Bloomberg Technoz, Jakarta - Deputi Gubernur Senior Bank Indonesia (BI) Destry Damayanti mengakui kebijakan pemerintah dalam mempertahankan harga bahan bakar minyak (BBM) bersubsidi akan berdampak positif memperkuat nilai tukar rupiah terhadap dolar Amerika Serikat (AS).
Hal itu terjadi lantaran saat harga minyak mentah dunia tengah bergejolak imbas konflik di Timur Tengah antara AS dan Israel yang menyerang Iran hingga mengganggu salah satu jalur utama migas dunia, Selat Hormuz, pemerintah bisa meredam kenaikan harga BBM di dalam negeri.
“Dengan kebijakan pemerintah tidak menaikkan harga BBM, khususnya untuk yang subsidi BBM kelompok masyarakat bawah, saya rasa ini menjadi suatu hal juga yang akan sangat positif untuk bisa menahan rupiah ke depannya,” kata Destry dalam acara Central Banking Forum 2026, Senin (13/4/2026).
Destry menilai tekanan terhadap kurs sejauh ini disebabkan karena menguatnya indeks dolar (DXY).

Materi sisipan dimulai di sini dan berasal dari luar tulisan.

[src/rtl/descriptor_ring_completion_engine_assert.svh]
// Assertion macros for the completion engine.
// DRCE_ASSERT is disabled while reset is active.
// DRCE_ASSERT_NR is checked at every edge, reset included.
`ifndef DESCRIPTOR_RING_COMPLETION_ENGINE_ASSERT_SVH
`define DESCRIPTOR_RING_COMPLETION_ENGINE_ASSERT_SVH
`ifndef NO_ASSERTIONS
`define DRCE_ASSERT(lbl, prop, msg) \
  lbl: assert property (@(posedge clk_i) disable iff (!rst_ni) prop) \
    else $error(msg);
`define DRCE_ASSERT_NR(lbl, prop, msg) \
  lbl: assert property (@(posedge clk_i) prop) \
    else $error(msg);
`else
`define DRCE_ASSERT(lbl, prop, msg)
`define DRCE_ASSERT_NR(lbl, prop, msg)
`endif
`endif

[src/rtl/drce_pkg.sv]
package drce_pkg;

  // Ring and queue geometry
  localparam int TX_RING_DEPTH = 64;
  localparam int RX_RING_DEPTH = 64;
  localparam int CQ_DEPTH      = 64;
  localparam int TX_IDX_W      = $clog2(TX_RING_DEPTH);
  localparam int RX_IDX_W      = $clog2(RX_RING_DEPTH);
  localparam int CQ_IDX_W      = $clog2(CQ_DEPTH);
  localparam int RX_BASE       = CQ_DEPTH / 2;

  // Field widths
  localparam int STATUS_W = 8;
  localparam int COUNT_W  = 16;
  localparam int SLOT_W   = 6;
  localparam int ADDR_W   = 64;
  localparam int LEN_W    = 16;
  localparam int DB_W     = 32;
  localparam int FREED_W  = 6;
  localparam int BUDGET_W = 6;
  localparam int CFG_IDX_W  = 2;
  localparam int CFG_DATA_W = 16;

  localparam int OWNER_POS = 7;
  localparam logic [BUDGET_W-1:0] BUDGET_CAP = BUDGET_W'(32);

  // Register reset values
  localparam logic                  RUNNING_RST = 1'b1;
  localparam logic [15:0]           QPN_RST     = 16'd1;
  localparam logic [15:0]           RXBUF_RST   = 16'd2048;
  localparam logic [BUDGET_W-1:0]   BUDGET_RST  = BUDGET_W'(32);

  // Register indexes
  localparam logic [CFG_IDX_W-1:0] CFG_RUNNING = 2'd0;
  localparam logic [CFG_IDX_W-1:0] CFG_QPN     = 2'd1;
  localparam logic [CFG_IDX_W-1:0] CFG_RXBUF   = 2'd2;
  localparam logic [CFG_IDX_W-1:0] CFG_BUDGET  = 2'd3;

  // Input actions
  localparam logic [1:0] ACT_POST = 2'd0;
  localparam logic [1:0] ACT_POLL = 2'd1;
  localparam logic [1:0] ACT_CQE  = 2'd2;

  // Result kinds
  localparam logic [1:0] KIND_POST   = 2'd0;
  localparam logic [1:0] KIND_TX_SUM = 2'd1;
  localparam logic [1:0] KIND_RX     = 2'd2;
  localparam logic [1:0] KIND_ACK    = 2'd3;

  // Completion store access from the sequencer
  typedef struct packed {
    logic                rd_en;
    logic [CQ_IDX_W-1:0] rd_idx;
    logic                wr_en;
    logic [CQ_IDX_W-1:0] wr_idx;
    logic [STATUS_W-1:0] wr_status;
    logic [COUNT_W-1:0]  wr_count;
    logic                clr_en;
    logic [CQ_IDX_W-1:0] clr_idx;
  } cq_req_t;

  typedef struct packed {
    logic [STATUS_W-1:0] status;
    logic [COUNT_W-1:0]  count;
  } cq_rsp_t;

  // One result item
  typedef struct packed {
    logic [1:0]         kind;
    logic               accepted;
    logic [SLOT_W-1:0]  slot;
    logic [ADDR_W-1:0]  wqe_address;
    logic [LEN_W-1:0]   length;
    logic [DB_W-1:0]    doorbell_word;
    logic [FREED_W-1:0] freed_count;
    logic               last;
  } res_t;

endpackage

Kondisi tersebut membuat pergerakan kurs dolar terhadap berbagai mata uang negara lain tengah tinggi-tingginya, termasuk rupiah.
"Apakah Indonesia sendirian? Tidak. Sejak adanya serangan di Iran beberapa negara ada depresiasi dalam. Kita juga minus 1,91% di posisi year to date. Pergerakan nilai tukar tidak sendirian," jelas Destry.